Suppose that the government were to find some magic spell to reduce interest rates without changing anything else in the economy, and a strong recovery got under way. What would happen to inflation rates? The evidence indicates that the past months' painful progress would soon be lost, and prices would begin to accelerate again.
The administration applauds these latest figures, as well it might. But they are not a signal that the Reagan strategy is working. The Reagan strategy was an attempt to do the unprecedented--to make inflation slow down while economic growth speeded up. The deflationary half of the president's program was at war with the expansionary half, and deflation won. The economy is now going through the familiar wringer.

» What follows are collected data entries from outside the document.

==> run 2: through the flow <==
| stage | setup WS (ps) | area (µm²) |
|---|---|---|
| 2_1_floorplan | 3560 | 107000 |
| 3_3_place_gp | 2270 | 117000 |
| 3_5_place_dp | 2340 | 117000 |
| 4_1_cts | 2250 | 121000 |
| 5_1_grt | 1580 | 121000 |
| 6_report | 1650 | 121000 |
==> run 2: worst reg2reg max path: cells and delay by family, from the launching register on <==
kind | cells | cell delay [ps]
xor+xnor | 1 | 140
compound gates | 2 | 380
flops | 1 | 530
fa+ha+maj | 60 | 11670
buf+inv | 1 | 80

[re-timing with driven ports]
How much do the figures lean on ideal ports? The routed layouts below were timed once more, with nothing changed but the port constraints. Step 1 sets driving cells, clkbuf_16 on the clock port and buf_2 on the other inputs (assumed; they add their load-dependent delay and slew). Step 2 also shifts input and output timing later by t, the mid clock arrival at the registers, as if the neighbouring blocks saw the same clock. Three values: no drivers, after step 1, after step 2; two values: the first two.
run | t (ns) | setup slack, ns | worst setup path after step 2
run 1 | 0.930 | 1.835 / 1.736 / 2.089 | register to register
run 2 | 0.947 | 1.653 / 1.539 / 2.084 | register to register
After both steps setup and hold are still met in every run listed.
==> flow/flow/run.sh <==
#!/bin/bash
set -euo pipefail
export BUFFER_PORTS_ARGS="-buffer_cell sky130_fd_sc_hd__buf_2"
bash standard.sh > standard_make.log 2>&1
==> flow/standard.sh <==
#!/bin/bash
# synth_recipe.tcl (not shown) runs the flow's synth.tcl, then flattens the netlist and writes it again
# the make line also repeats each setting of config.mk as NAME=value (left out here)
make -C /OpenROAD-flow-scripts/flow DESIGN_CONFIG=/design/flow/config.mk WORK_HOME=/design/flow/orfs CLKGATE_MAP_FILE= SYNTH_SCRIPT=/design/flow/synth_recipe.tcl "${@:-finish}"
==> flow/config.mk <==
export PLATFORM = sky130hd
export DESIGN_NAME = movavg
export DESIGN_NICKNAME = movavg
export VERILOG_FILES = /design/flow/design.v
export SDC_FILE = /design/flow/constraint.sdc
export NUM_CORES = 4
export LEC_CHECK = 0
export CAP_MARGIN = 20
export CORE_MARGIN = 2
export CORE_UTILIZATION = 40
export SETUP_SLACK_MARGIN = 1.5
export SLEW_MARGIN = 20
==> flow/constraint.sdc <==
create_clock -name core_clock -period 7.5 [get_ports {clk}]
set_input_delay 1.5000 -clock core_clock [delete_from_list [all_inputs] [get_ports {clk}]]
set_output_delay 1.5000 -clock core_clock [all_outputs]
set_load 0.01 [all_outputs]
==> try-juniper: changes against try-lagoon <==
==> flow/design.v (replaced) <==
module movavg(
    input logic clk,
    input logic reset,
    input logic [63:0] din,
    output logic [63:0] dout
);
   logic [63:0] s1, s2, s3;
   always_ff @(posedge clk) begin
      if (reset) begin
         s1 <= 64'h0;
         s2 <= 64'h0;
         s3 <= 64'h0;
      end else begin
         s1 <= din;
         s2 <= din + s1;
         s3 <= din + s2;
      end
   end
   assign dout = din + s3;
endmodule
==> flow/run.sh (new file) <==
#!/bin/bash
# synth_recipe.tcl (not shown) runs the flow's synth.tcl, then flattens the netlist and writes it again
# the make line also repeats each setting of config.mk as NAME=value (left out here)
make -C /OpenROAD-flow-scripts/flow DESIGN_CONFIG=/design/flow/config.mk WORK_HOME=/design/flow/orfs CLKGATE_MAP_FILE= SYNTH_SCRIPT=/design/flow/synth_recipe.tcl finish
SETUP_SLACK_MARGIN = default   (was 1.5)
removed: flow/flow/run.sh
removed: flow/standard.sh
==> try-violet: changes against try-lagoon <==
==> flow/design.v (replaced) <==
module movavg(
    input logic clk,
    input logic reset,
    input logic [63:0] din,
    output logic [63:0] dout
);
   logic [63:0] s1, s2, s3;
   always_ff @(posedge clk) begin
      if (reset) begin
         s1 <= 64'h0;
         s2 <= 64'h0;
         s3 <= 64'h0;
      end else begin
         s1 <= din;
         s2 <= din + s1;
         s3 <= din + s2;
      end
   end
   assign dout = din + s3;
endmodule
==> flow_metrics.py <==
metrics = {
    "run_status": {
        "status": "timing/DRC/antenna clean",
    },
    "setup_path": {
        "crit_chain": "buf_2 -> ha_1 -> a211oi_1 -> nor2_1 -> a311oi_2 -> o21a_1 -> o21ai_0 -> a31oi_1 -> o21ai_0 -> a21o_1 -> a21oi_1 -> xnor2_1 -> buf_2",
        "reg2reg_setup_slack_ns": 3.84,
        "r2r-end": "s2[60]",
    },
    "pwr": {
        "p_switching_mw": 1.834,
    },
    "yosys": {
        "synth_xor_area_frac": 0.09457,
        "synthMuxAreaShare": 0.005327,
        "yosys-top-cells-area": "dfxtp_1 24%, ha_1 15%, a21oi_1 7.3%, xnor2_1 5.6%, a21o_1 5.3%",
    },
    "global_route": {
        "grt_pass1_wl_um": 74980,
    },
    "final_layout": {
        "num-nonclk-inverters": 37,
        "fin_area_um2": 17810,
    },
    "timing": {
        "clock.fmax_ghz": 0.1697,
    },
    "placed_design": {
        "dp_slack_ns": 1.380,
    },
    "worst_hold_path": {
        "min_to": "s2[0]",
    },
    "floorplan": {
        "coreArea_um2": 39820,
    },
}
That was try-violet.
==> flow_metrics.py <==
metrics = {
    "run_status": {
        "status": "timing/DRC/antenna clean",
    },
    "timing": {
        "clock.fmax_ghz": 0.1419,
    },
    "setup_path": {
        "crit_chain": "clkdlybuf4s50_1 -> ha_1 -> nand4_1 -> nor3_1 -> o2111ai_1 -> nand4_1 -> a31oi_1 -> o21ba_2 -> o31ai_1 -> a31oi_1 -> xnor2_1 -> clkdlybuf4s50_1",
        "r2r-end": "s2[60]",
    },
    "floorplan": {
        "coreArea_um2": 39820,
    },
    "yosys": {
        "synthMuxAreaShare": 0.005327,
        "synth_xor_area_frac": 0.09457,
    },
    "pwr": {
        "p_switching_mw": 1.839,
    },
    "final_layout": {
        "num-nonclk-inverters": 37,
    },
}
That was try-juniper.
Background: an optimization exercise with open tools, aiming at a short achievable clock period and few clock cycles. Do not read the settings as production practice. RTL that was checked went through simulation tests only; none was proved equivalent to the original. No activity file was given, so power comes from the tool's default toggle rates.

## north
Design mips8_cpu, start of the top module:
module mips8_cpu(clk, rst, prog_len, imem_addr, imem_rdata, dmem_addr, dmem_rdata,
                 wb_en, wb_addr, wb_data, done, result);
Settings: LEC_CHECK=0, ABC_CLOCK_PERIOD_IN_PS=2000, CAP_MARGIN=20, CORE_MARGIN=2, CORE_UTILIZATION=40, PLACE_DENSITY=0.6, SETUP_SLACK_MARGIN=3, SLEW_MARGIN=20; clock period 5.0 ns.
run.sh (not shown) runs the stock make flow with config.mk's settings and CLKGATE_MAP_FILE= SYNTH_SCRIPT=/design/flow/synth_recipe.tcl, a recipe that flattens the netlist after the stock synthesis.
north completed end to end with timing, DRC and antenna clean.
diff inputs: north => south
Settings: CORE_UTILIZATION: 40 -> 50; PLACE_DENSITY: 0.6 -> 0.7.
==> notes.md <==
- south finished end to end and its layout was clean on timing, DRC and antenna.
- The cell-internal power of south was superior to that of north.
- From south to north, clock tree buffer depth did not move at all.
- Per the comparison of south with north, final cell count decreased by 280 relative to the old numbers; switching component of the power decreased by 3.0% relative to the old numbers.
No run of this note included a check of the RTL's function; only the layout flow was run.

========
Another version of the RTL of mips8_cpu (not shown whole).
For scale: about 2500 cells after synthesis, about 730 flip-flops, ~89 I/O pins, about 31000 um2 of cells after synthesis.
make LEC_CHECK=0 ABC_CLOCK_PERIOD_IN_PS=2000 CAP_MARGIN=20 CORE_MARGIN=2 CORE_UTILIZATION=40 PLACE_DENSITY=0.6 SETUP_SLACK_MARGIN=3 SLEW_MARGIN=20 finish   # period 5.0 ns
Next try:
--- a/flow/config.mk
+++ b/flow/config.mk
@@ -8 +7,0 @@
-export ABC_CLOCK_PERIOD_IN_PS = 2000
@@ -13 +12 @@
-export SETUP_SLACK_MARGIN = 3
+export SETUP_SLACK_MARGIN = 2.8
Global-route usage went down by 1.3 points.
Clock power stays flat.
Register-to-register slack is worse by 0.04 ns.
Function was not checked in any run of this note: the RTL went through the layout flow alone.

========
## job 4762
Starting RTL as in the previous note.
make LEC_CHECK=0 ABC_CLOCK_PERIOD_IN_PS=10 CAP_MARGIN=20 CORE_MARGIN=2 CORE_UTILIZATION=40 PLACE_DENSITY=0.6 SETUP_SLACK_MARGIN=3 SLEW_MARGIN=20 finish   # period 5.0 ns
Job 4762 ended with every stage complete and zero timing, DRC or antenna violations.
Edits applied to the flow inputs when going from job 4762 to job 6716:
# job 4762
export LEC_CHECK = 0
export ABC_CLOCK_PERIOD_IN_PS = 10
export CAP_MARGIN = 20
export CORE_MARGIN = 2
export CORE_UTILIZATION = 40
export PLACE_DENSITY = 0.6
export SETUP_SLACK_MARGIN = 3
export SLEW_MARGIN = 20
create_clock -name core_clock -period 5.0 [get_ports {clk}]
# job 6716
export LEC_CHECK = 0
export CAP_MARGIN = 20
export CORE_MARGIN = 2
export CORE_UTILIZATION = 50
export PLACE_DENSITY = 0.7
export SETUP_SLACK_MARGIN = 3
export SLEW_MARGIN = 20
create_clock -name core_clock -period 5.0 [get_ports {clk}]
## What came out
- Having completed the whole flow, job 6716 delivered a layout that passed the timing, design-rule and antenna checks.
- Taking job 4762 as the reference, in job 6716 placement-stage cell area fell by 330 um^2, floorplan die area shrank by 20%, setup slack -0.017 ns.
- Against job 4762, job 6716 comes in 0.3 points lower on fraction of power consumed by combinational cells.
- Buffer count excluding the clock tree in the final layout is higher on job 6716
- Flip-flop and latch share of the layout cell area in job 6716 is 0.76 points above job 4762.
- Overall routed net length: job 6716 < job 4762
[inputs] job 236 vs job 6716
# job 6716
export LEC_CHECK = 0
export CAP_MARGIN = 20
export CORE_MARGIN = 2
export CORE_UTILIZATION = 50
export PLACE_DENSITY = 0.7
export SETUP_SLACK_MARGIN = 3
export SLEW_MARGIN = 20
create_clock -name core_clock -period 5.0 [get_ports {clk}]
# job 236
export LEC_CHECK = 0
export ABC_CLOCK_PERIOD_IN_PS = 600
export CAP_MARGIN = 20
export CORE_MARGIN = 2
export CORE_UTILIZATION = 40
export PLACE_DENSITY = 0.6
export SETUP_SLACK_MARGIN = 3
export SLEW_MARGIN = 20
create_clock -name core_clock -period 5.0 [get_ports {clk}]
--- outcome ---
Delta(overall fraction of global-route tracks in use, job 236 - job 6716) < 0
Diff job 236 and job 6716: pin count of the biggest net entering global routing lower in job 6716
The final reports for job 236 and job 6716 show wire length higher in the former.
[diff] static leakage power, job 236 relative to job 6716: regression
Function was not checked in any run of this note: the RTL went through the layout flow alone.

========
mips8_cpu, a different RTL version from the one above (not shown whole).
Size: ~89 I/O pins, about 0.037 sq mm of cells after synthesis.
Design mips8_cpu, start of the top module:
module mips8_cpu(clk, rst, prog_len, imem_addr, imem_rdata, dmem_addr, dmem_rdata,
                 wb_en, wb_addr, wb_data, done, result);
   input clk;
   input rst;
   input [7:0] prog_len;
   output [7:0] imem_addr;
   input [31:0] imem_rdata;
   output [7:0] dmem_addr;
   input [7:0] dmem_rdata;
   output wb_en;
   output [4:0] wb_addr;
   output [7:0] wb_data;
   output done;
   output [7:0] result;
   localparam NB = 8;
   integer i, ia, ib;
   reg [7:0] len_r;
   always @(posedge clk) len_r <= prog_len;
   reg [7:0] rf [1:31];
   reg [7:0] A;
   reg [7:0] An;    
   reg       halted;
   reg       jrchk;
   reg [7:0] pcI;
   reg       vI;
   reg       predI;    
   reg [NB-1:0] idxI;
   reg       vD;
   reg [4:0] rsD, rtD, destD;
   reg [7:0] rsloD, rtloD;
   reg [63:0] csD, ctD;
   reg [7:0] immD, pcD, pc1D, tgtD;
   reg       adduD, sltD, jrD, beqD, bneD, jalD, lwD, addiuD, wenD, useRsD, useRtD;
   reg       pc1_geD;
   reg       sEs, sMs, sWs, sOs, sRs, sEt, sMt, sWt, sOt, sRt;
   reg       hzE, hzM;
   reg       predD;    
   reg       btbD;     
   reg [NB-1:0] idxD;
   reg       vE;
   reg [7:0] opA, opB, pcE, tgtE, next_eqE, next_neE;
   reg       redir_eqE, redir_neE, halt_eqE, halt_neE, tk_eqE, tk_neE;
   reg       sltE, jrE, brE, lwE, wenE;
   reg [4:0] destE;
   reg       predE;
   reg       btbE;
   reg [NB-1:0] idxE;
   reg       mV, mLoad;
   reg [4:0] mDest;
   reg [7:0] mRes;
   reg [7:0] dA;
   reg       wV, wLoad;
   reg [4:0] wDest;
   reg [7:0] wRes;
   reg       oV;
   reg [4:0] oDest;
   reg [7:0] oData;
   reg       done_r;
   reg [4:0] wbA;    
   reg [7:0] wbD;
   reg [7:0] res_r;    
   reg       bv [0:NB-1];
   reg [7:0] btag [0:NB-1];
   reg [7:0] btgt [0:NB-1];
   reg [2:0] brr;
  ...
==> flow/config.mk <==
export PLATFORM = sky130hd
export DESIGN_NAME = mips8_cpu
export DESIGN_NICKNAME = mips8_cpu
export VERILOG_FILES = /design/flow/design.v
export SDC_FILE = /design/flow/constraint.sdc
export NUM_CORES = 4
export LEC_CHECK = 0
export CAP_MARGIN = 20
export CORE_MARGIN = 2
export CORE_UTILIZATION = 40
export PLACE_DENSITY = 0.6
export SETUP_SLACK_MARGIN = 3.3
export SLEW_MARGIN = 20
==> flow/constraint.sdc <==
create_clock -name core_clock -period 5.0 [get_ports {clk}]
set_input_delay 1.0000 -clock core_clock [delete_from_list [all_inputs] [get_ports {clk}]]
set_output_delay 1.0000 -clock core_clock [all_outputs]
set_load 0.01 [all_outputs]
The first run finished with timing, DRC and antenna clean.
Testbench counts at the start, summed over its fixed seeds: cycles 29,145.
Change:
--- a/flow/config.mk
+++ b/flow/config.mk
@@ -10,4 +10,4 @@
 export CORE_UTILIZATION = 40
 export PLACE_DENSITY = 0.6
-export SETUP_SLACK_MARGIN = 3.3
+export SETUP_SLACK_MARGIN = 3
 export SLEW_MARGIN = 20
Outcome: Register-to-register slack is better by 0.05 ns; via count is lower by 5.8%; non-clock buffer count is lower by 186; worst setup slack is better by 0.050 ns; flip-flop and latch count does not change; die area does not change; final area is lower by 8.6%; critical path depth is lower by 1; clock power is lower by 3.2%.

==> afterwards: timing with drivers on the ports <==
In the flow no input, the clock included, has a driving cell. The finished layouts below were timed again as built, in two steps.
Step 1 sets driving cells, clkbuf_16 on the clock port and buf_2 on the other inputs (assumed; they add their load-dependent delay and slew).
Step 2 moves the port delays by t, midway between the first and last clock arrival at a register: inputs arrive t later, outputs are due t later. That takes back most of the time a late clock gives input paths.
Slacks: ideal ports / drivers / drivers and shift; pairs: ideal ports / drivers.
run | shift t [ns] | setup WS [ns] | worst slew at a driven data input, ns
north | 0.713 | 2.099 / 2.099 / 2.099 | 0.08
south | 0.696 | 2.124 / 2.124 / 2.124 | 0.07
the first run of note 2 | 0.700 | 2.364 / 2.399 / 1.699 | 0.11
the second run of note 2 | 0.714 | 2.383 / 2.419 / 1.706 | 0.05
job 4762 | 0.700 | 2.364 / 2.399 / 1.699 | 0.11
job 6716 | 0.702 | 2.347 / 2.375 / 1.674 | 0.09
job 236 | 0.700 | 2.364 / 2.399 / 1.699 | 0.11
the first run of note 4 | 0.705 | 2.745 / 2.692 / 2.175 | 0.08
the second run of note 4 | 0.700 | 2.795 / 2.784 / 2.226 | 0.18
After both steps every run listed still meets setup and hold. For the second run of note 2, which loses most, drivers alone change the setup slack by +0.036 ns; drivers and shift together by -0.677 ns.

Prices have ceased their rapid rise, and many prices--farm prices are a conspicuous example--are falling sharply. But there was never any doubt that a sufficiently severe recession could achieve that result. The greater challenge, now as a year ago, and 10 years ago, is to find ways to hold inflation down effectively without high unemployment and waves of bankruptcies. Or, to put it the other way around, is there a way to manage a recovery without setting off a new round of inflation, like the one following the 1975 recession? The administration still hasn't got an answer to that one.